問⑦ そこで改めて、大田区が捉える感震ブレーカーの普及に関する見解などについてお伺いしますが、幅広い視点になると思います。長くても結構ですので、しっかりとしたご答弁をお願いします。

                 

答弁:防災危機管理課長

 区は、平成28年8月からホームページで、感震ブレーカーについての普及啓発のお知らせ及び普及啓発チラシを公開し、感震ブレーカーについて広く周知を図っております。

 感震ブレーカーは、地震の揺れで自動的にブレーカーを落とすものです。

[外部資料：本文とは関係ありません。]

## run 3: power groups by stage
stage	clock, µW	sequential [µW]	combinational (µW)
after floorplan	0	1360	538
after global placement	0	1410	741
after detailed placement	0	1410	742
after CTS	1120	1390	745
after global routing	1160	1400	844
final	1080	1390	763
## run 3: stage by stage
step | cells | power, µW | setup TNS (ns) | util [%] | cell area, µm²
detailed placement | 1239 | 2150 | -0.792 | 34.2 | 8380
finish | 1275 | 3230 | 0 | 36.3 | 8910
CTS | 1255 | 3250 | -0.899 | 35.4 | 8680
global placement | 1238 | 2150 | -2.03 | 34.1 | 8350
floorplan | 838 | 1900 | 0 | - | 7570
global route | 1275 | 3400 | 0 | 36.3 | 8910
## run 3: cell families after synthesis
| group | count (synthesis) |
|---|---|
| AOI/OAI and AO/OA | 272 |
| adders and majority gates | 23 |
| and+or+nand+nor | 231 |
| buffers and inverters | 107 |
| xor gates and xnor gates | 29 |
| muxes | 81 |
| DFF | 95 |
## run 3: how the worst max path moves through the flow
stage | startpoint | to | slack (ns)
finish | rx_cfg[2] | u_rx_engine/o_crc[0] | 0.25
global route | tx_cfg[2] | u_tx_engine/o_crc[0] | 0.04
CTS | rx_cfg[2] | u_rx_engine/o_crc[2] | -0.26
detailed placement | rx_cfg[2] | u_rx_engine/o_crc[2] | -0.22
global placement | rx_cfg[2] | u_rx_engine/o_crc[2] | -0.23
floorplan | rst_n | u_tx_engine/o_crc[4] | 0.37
==> src/design/spc_pkg.sv <==
// package for the system protect configuration register bank
package spc_pkg;
  // avalon word addresses (byte address = 4 * index)
  localparam logic [3:0] SPC_ADDR_KEY = 4'h0;
  localparam logic [3:0] SPC_ADDR_RAM = 4'h1;
  localparam logic [3:0] SPC_ADDR_FLASH = 4'h2;
  localparam int SPC_ADDR_W = 4;
  // unlock key and reset values
  localparam logic [15:0] SPC_KEY_UNLOCK = 16'h0096;
  localparam logic [15:0] SPC_KEY_RST = 16'h0000;
  localparam logic [2:0] SPC_RAM_RST = 3'h2;
  localparam logic SPC_RAM_RSV_RST = 1'b0;
  localparam logic [4:0] SPC_RAM_FIXED = 5'h04;
  localparam logic [1:0] SPC_WAIT_RST = 2'h1;
  localparam logic SPC_WAIT_RSV_RST = 1'b1;
  // field positions
  localparam int SPC_RSV_BIT = 8;
  localparam int SPC_RAM_FIX_LSB = 3;
  // ram size codes
  localparam logic [2:0] SPC_RAM_512B = 3'h0;
  localparam logic [2:0] SPC_RAM_1KB = 3'h1;
  localparam logic [2:0] SPC_RAM_2KB = 3'h2;
  // bus answer for unmapped addresses
  localparam logic [31:0] SPC_UNMAPPED_RD = 32'h0000_0000;

  typedef enum logic [0:0] {
    SPC_IDLE = 1'b0,
    SPC_DONE = 1'b1
  } spc_phase_t;

  typedef struct packed {
    logic [SPC_ADDR_W-1:0] address;
    logic read;
    logic write;
    logic [31:0] writedata;
    logic [3:0] byteenable;
  } spc_avm_req_t;

  typedef struct packed {
    spc_phase_t phase;
    logic waitreq;
    logic [31:0] rdata;
    logic [15:0] key;
    logic [2:0] ram_sel;
    logic ram_rsv;
    logic [1:0] wait_sel;
    logic wait_rsv;
    logic unlocked;
    logic [2:0] flash_cycles;
    logic [10:0] ram_bytes_m1;
  } spc_state_t;
endpackage
[config.mk]
export PLATFORM = sky130hd
export DESIGN_NAME = quad_encoder
export DESIGN_NICKNAME = d
export VERILOG_FILES = /design/src/include/enc_pkg.sv /design/src/hw/quad_encoder.sv
export SDC_FILE = /design/constraint.sdc
export NUM_CORES = 1
export LEC_CHECK = 0
export ABC_AREA = 1
export BUFFER_PORTS_ARGS = -buffer_cell sky130_fd_sc_hd__buf_2
export CAP_MARGIN = 10
export CORE_UTILIZATION = 47
export DETAILED_ROUTE_END_ITERATION = 16
export PLACE_DENSITY = 0.72
export SYNTH_ARGS = -nofsm -noshare
export SYNTH_HDL_FRONTEND = slang
export SYNTH_SLANG_ARGS = --single-unit
[constraint.sdc]
create_clock -name sys_clk_in -period 4.49 [get_ports sys_clk_in]
set_input_delay 1.1225 -clock sys_clk_in [delete_from_list [all_inputs] [get_ports sys_clk_in]]
set_output_delay 1.1225 -clock sys_clk_in [all_outputs]
set_load 0.1 [all_outputs]
[src/rtl/pcl_pkg.sv]
// pcl_pkg: constants and carrier types for the link configuration loader
// assumes: apb slave with 32-bit data, single clock domain
package pcl_pkg;
  // -------------------------------------------------------------------
  // register byte offsets
  // -------------------------------------------------------------------
  localparam logic [11:0] PCL_ADDR_STATUS = 12'h21C;
  localparam logic [11:0] PCL_ADDR_DATA = 12'h228;
  localparam logic [11:0] PCL_ADDR_IRQ_STAT = 12'h300;
  localparam logic [11:0] PCL_ADDR_IRQ_MASK = 12'h304;
  localparam logic [11:0] PCL_ADDR_LINK = 12'h308;
  localparam logic [11:0] PCL_ADDR_STRAP = 12'h30C;
  localparam logic [11:0] PCL_ADDR_DCOUNT = 12'h310;
  // -------------------------------------------------------------------
  // field positions
  // -------------------------------------------------------------------
  localparam int PCL_BIT_CFG_DONE = 23;
  localparam int PCL_BIT_USERMODE = 21;
  localparam int PCL_BIT_EN = 20;
  localparam int PCL_BIT_CFG_ERR = 19;
  localparam int PCL_BIT_CFG_RDY = 18;
  localparam int PCL_STRAP_NO_LOWPWR = 7;
  localparam int PCL_STRAP_NO_COMPL = 5;
  localparam int PCL_STRAP_IN_PLD = 3;
  localparam int PCL_LINK_L0_BIT = 4;
  localparam int PCL_DCNT_DONE_BIT = 8;
  // irq bit positions
  localparam int PCL_IRQ_EN = 0;
  localparam int PCL_IRQ_ERR = 1;
  localparam int PCL_IRQ_L0 = 2;
  localparam int PCL_IRQ_TEARDOWN = 3;
  localparam int PCL_IRQ_N = 4;
  // -------------------------------------------------------------------
  // values
  // -------------------------------------------------------------------
  localparam logic [7:0] PCL_STRAP_VALUE = 8'hA8;
  localparam logic [3:0] PCL_LTSSM_L0 = 4'hF;
  localparam logic [7:0] PCL_TEARDOWN_WRITES = 8'hF4; // 244 dummy writes
  localparam logic [31:0] PCL_ZERO = 32'h0000_0000;
  // -------------------------------------------------------------------
  // types
  // -------------------------------------------------------------------
  typedef enum logic [1:0] {
    PCL_LOWPWR_OK,
    PCL_LOWPWR_ENTER
  } pcl_pm_type;
  typedef struct packed {
    logic cfg_done;
    logic usermode;
    logic enabled;
    logic cfg_error;
    logic cfg_ready;
  } pcl_ctrl_type;
  typedef struct packed {
    logic lowpwr_allowed;
    logic compliance_allowed;
    logic in_pld;
  } pcl_hard_type;
endpackage : pcl_pkg

[src/rtl/pcl_loader.sv]
// pcl_loader: status, strap decode and teardown counter for link config
// assumes: apb master on clk_sys, control block signals asynchronous
//
// The APB register port and the register offsets were chosen for this implementation.
`timescale 1ns/1ps
`default_nettype none
module pcl_loader
  import pcl_pkg::*;
(
  input wire logic clk_sys, // 50 MHz system clock
  input wire logic rst_n, // synchronous reset, active low
  input wire logic psel, // apb select
  input wire logic penable, // apb enable
  input wire logic pwrite, // apb direction
  input wire logic [11:0] paddr, // apb byte address
  input wire logic [31:0] pwdata, // apb write data
  output logic [31:0] prdata, // apb read data
  output logic pready, // apb ready
  output logic pslverr, // apb error
  input wire logic [7:0] strap_in, // debug strap bus
  input wire pcl_pkg::pcl_ctrl_type ctrl_in, // control block status
  input wire logic [3:0] ltssm_in, // link training state
  output pcl_pkg::pcl_hard_type hard_out, // decoded strap controls
  output logic link_up, // link reached L0
  output logic teardown_done, // dummy write count reached
  output logic irq // level interrupt
);
  import pcl_pkg::*;

  // -------------------------------------------------------------------
  // synchronisers for the asynchronous control block inputs
  // -------------------------------------------------------------------
  localparam int NS = $bits(pcl_ctrl_type);
  logic [NS-1:0] s1_q, s2_q, s3_q, s1_d, s2_d, s3_d;
  logic [NS-1:0] stat_q, stat_d;
  always_comb begin
    s1_d = ctrl_in;
    s2_d = s1_q;
    s3_d = s2_q;
    stat_d = (s2_q == s3_q) ? s3_q : stat_q;
    if (!rst_n) begin
      s1_d = '0;
      s2_d = '0;
      s3_d = '0;
      stat_d = '0;
    end
  end
  always_ff @(posedge clk_sys) begin
    s1_q <= s1_d;
    s2_q <= s2_d;
    s3_q <= s3_d;
    stat_q <= stat_d;
  end
  pcl_ctrl_type st;
  assign st = pcl_ctrl_type'(stat_q);

  // -------------------------------------------------------------------
  // strap and link state, same-domain registered
  // -------------------------------------------------------------------
  logic [7:0] strap_q, strap_d;
  logic [3:0] ltssm_q, ltssm_d;
  pcl_hard_type hard_d, hard_q;
  logic l0_q, l0_d;
  always_comb begin
    strap_d = strap_in;
    ltssm_d = ltssm_in;
    hard_d.lowpwr_allowed = !strap_q[PCL_STRAP_NO_LOWPWR];
    hard_d.compliance_allowed = !strap_q[PCL_STRAP_NO_COMPL];
    hard_d.in_pld = strap_q[PCL_STRAP_IN_PLD];
    l0_d = (ltssm_q == PCL_LTSSM_L0);
    if (!rst_n) begin
      strap_d = '0;
      ltssm_d = '0;
      hard_d = '0;
      l0_d = 1'b0;
    end
  end
  always_ff @(posedge clk_sys) begin
    strap_q <= strap_d;
    ltssm_q <= ltssm_d;
    hard_q <= hard_d;
    l0_q <= l0_d;
  end
  assign hard_out = hard_q;
  assign link_up = l0_q;

  // -------------------------------------------------------------------
  // apb decode
  // -------------------------------------------------------------------
  logic acc, wr, known;
  assign acc = psel && penable;
  assign wr = acc && pwrite;
  assign pready = 1'b1;
  always_comb begin
    case (paddr)
      PCL_ADDR_STATUS, PCL_ADDR_DATA, PCL_ADDR_IRQ_STAT,
      PCL_ADDR_IRQ_MASK, PCL_ADDR_LINK, PCL_ADDR_STRAP,
      PCL_ADDR_DCOUNT: known = 1'b1;
      default: known = 1'b0;
    endcase
  end
  assign pslverr = acc && !known;

  // -------------------------------------------------------------------
  // teardown dummy write counter
  // -------------------------------------------------------------------
  logic [7:0] dcnt_q, dcnt_d;
  logic tdone_q, tdone_d;
  logic dummy;
  assign dummy = wr && (paddr == PCL_ADDR_DATA) && st.enabled;
  always_comb begin
    dcnt_d = dcnt_q;
    tdone_d = tdone_q;
    if (dummy && !tdone_q) begin
      dcnt_d = dcnt_q + 8'h01;
      if (dcnt_d == PCL_TEARDOWN_WRITES) begin
        tdone_d = 1'b1;
      end
    end
    if (!st.enabled) begin
      dcnt_d = '0;
      tdone_d = 1'b0;
    end
    if (!rst_n) begin
      dcnt_d = '0;
      tdone_d = 1'b0;
    end
  end
  always_ff @(posedge clk_sys) begin
    dcnt_q <= dcnt_d;
    tdone_q <= tdone_d;
  end
  assign teardown_done = tdone_q;

  // -------------------------------------------------------------------
  // interrupt status and mask
  // -------------------------------------------------------------------
  logic [PCL_IRQ_N-1:0] ist_q, ist_d, imask_q, imask_d, ev;
  logic en_dly_q, err_dly_q, l0_dly_q, td_dly_q;
  logic en_dly_d, err_dly_d, l0_dly_d, td_dly_d;
  always_comb begin
    ev = '0;
    ev[PCL_IRQ_EN] = st.enabled && !en_dly_q;
    ev[PCL_IRQ_ERR] = st.cfg_error && !err_dly_q;
    ev[PCL_IRQ_L0] = l0_q && !l0_dly_q;
    ev[PCL_IRQ_TEARDOWN] = tdone_q && !td_dly_q;
    en_dly_d = st.enabled;
    err_dly_d = st.cfg_error;
    l0_dly_d = l0_q;
    td_dly_d = tdone_q;
    imask_d = imask_q;
    ist_d = ist_q;
    if (wr && paddr == PCL_ADDR_IRQ_STAT) begin
      ist_d = ist_q & ~pwdata[PCL_IRQ_N-1:0];
    end
    ist_d = ist_d | ev;
    if (wr && paddr == PCL_ADDR_IRQ_MASK) begin
      imask_d = pwdata[PCL_IRQ_N-1:0];
    end
    if (!rst_n) begin
      ist_d = '0;
      imask_d = '0;
      en_dly_d = 1'b0;
      err_dly_d = 1'b0;
      l0_dly_d = 1'b0;
      td_dly_d = 1'b0;
    end
  end
  always_ff @(posedge clk_sys) begin
    ist_q <= ist_d;
    imask_q <= imask_d;
    en_dly_q <= en_dly_d;
    err_dly_q <= err_dly_d;
    l0_dly_q <= l0_dly_d;
    td_dly_q <= td_dly_d;
  end
  assign irq = |(ist_q & imask_q);

  // -------------------------------------------------------------------
  // read data
  // -------------------------------------------------------------------
  logic [31:0] rd_q, rd_d;
  always_comb begin
    rd_d = PCL_ZERO;
    case (paddr)
      PCL_ADDR_STATUS: begin
        rd_d[PCL_BIT_CFG_DONE] = st.cfg_done;
        rd_d[PCL_BIT_USERMODE] = st.usermode;
        rd_d[PCL_BIT_EN] = st.enabled;
        rd_d[PCL_BIT_CFG_ERR] = st.cfg_error;
        rd_d[PCL_BIT_CFG_RDY] = st.cfg_ready;
      end
      PCL_ADDR_IRQ_STAT: rd_d[PCL_IRQ_N-1:0] = ist_q;
      PCL_ADDR_IRQ_MASK: rd_d[PCL_IRQ_N-1:0] = imask_q;
      PCL_ADDR_LINK: begin
        rd_d[3:0] = ltssm_q;
        rd_d[PCL_LINK_L0_BIT] = l0_q;
      end
      PCL_ADDR_STRAP: rd_d[7:0] = strap_q;
      PCL_ADDR_DCOUNT: begin
        rd_d[7:0] = dcnt_q;
        rd_d[PCL_DCNT_DONE_BIT] = tdone_q;
      end
      default: rd_d = PCL_ZERO;
    endcase
    if (!(psel && !penable && !pwrite)) begin
      rd_d = rd_q;
    end
    if (!rst_n) begin
      rd_d = PCL_ZERO;
    end
  end
  always_ff @(posedge clk_sys) begin
    rd_q <= rd_d;
  end
  assign prdata = rd_q;
endmodule : pcl_loader
`default_nettype wire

設置にあたっては、枕元に懐中電灯をご用意いただくなど戦機が遮断されることへ事前準備が必要なこと、また、復電火災を起こさないためには、ブレーカーをオンにする前に家の中を片付けるなどの復旧手順を十分にご理解いただくことが重要であると考えています。

 なお、東京電力では、平成27年9月の茨城県常総市における鬼怒川の堤防決壊による水災害を契機に、非常災害時における電力復旧手順の見直しをおこなっております。

 具体的には、被害を受けた送電設備の応急的な復旧工事を実施する前に、各ご家庭の設備と停電した配電線を、引き込み線もしくはメーターで、電気的に切り離し、復旧工事後、はじめに停電中の配電線への送電を行い、その後覚悟家庭を個別訪問し、家庭内の設備が漏電していないことを確認した上で、接続・通電を行い、不在の場合は送電を保留することにしたとのことです。

 これとは別に、官公庁の拠点、病院、避難所等につきましては、可能な限り個別に現地の状況を確認し、安全を確保しながら早期の送電再開に努めるとしております。

 こうした復旧時の安全性を重視した事業者の取組みで、熊本地震では、通電火災がゼロであったと報告されており、震災時の復電火災の発生については低くなってきていると思われます。

 しかしながら、災害発生直後に、通電している状態で、家庭内の配線等が損傷した場合には、火災が発生する可能性も考えられます。

 感震ブレーカーの特性を正しくご理解いただき、各ご家庭のライフスタイル・ご事情に合った感震ブレーカーをお選びいただくよう、引き続き適切な普及啓発に努めてまいります。

            

                

 内閣府防災担当が事務局となっている「大規模地震時の電気火災の発生抑制に関する検討会」が取りまとめた報告書(平成27年3月)の冒頭では、『感震ブレーカー等の普及に向けた取組は、阪神・淡路大震災から20 年を経た現在においても未だ緒に就いたばかりといえ、検討会においては普及に向けた様々な課題、特に住宅密集市街地等における面的な普及方策等については、さらなる検討が望まれる旨等の指摘もなされているところである。

 改めて地震火災は、多くの人や建物が集積している都市部や市街地ほど、その危険性が高くなる。一方で、地震がいつ発生するかを予測することは困難であったとしても、地震に伴って発生する可能性のある火災は、適切な対応を行えば相当程度その被害を軽減することができる種類の二次的な被害であるとも考えられる。』という前提に立ち、感震ブレーカー等の設置について研究・検証が重ねられていくなかで、広く国民の知るところとなることに期待するとしています。

 感震ブレーカーの導入が防災の一丁目一番地ではありませんが、地域防災に対して『今出来ること』の一つの手段として、本区においてもさらに検討を進めていただきたいと思います。

                

以 上、地域防災に関連して「備蓄品の管理」「市民組織との連携」「感震ブレーカーの現状」について質問させていただきました。大田区におかれましては、引き続き、区民の安心・安全な暮らしを守るための事業の推進をお願い申し上げ質問を終了いたします。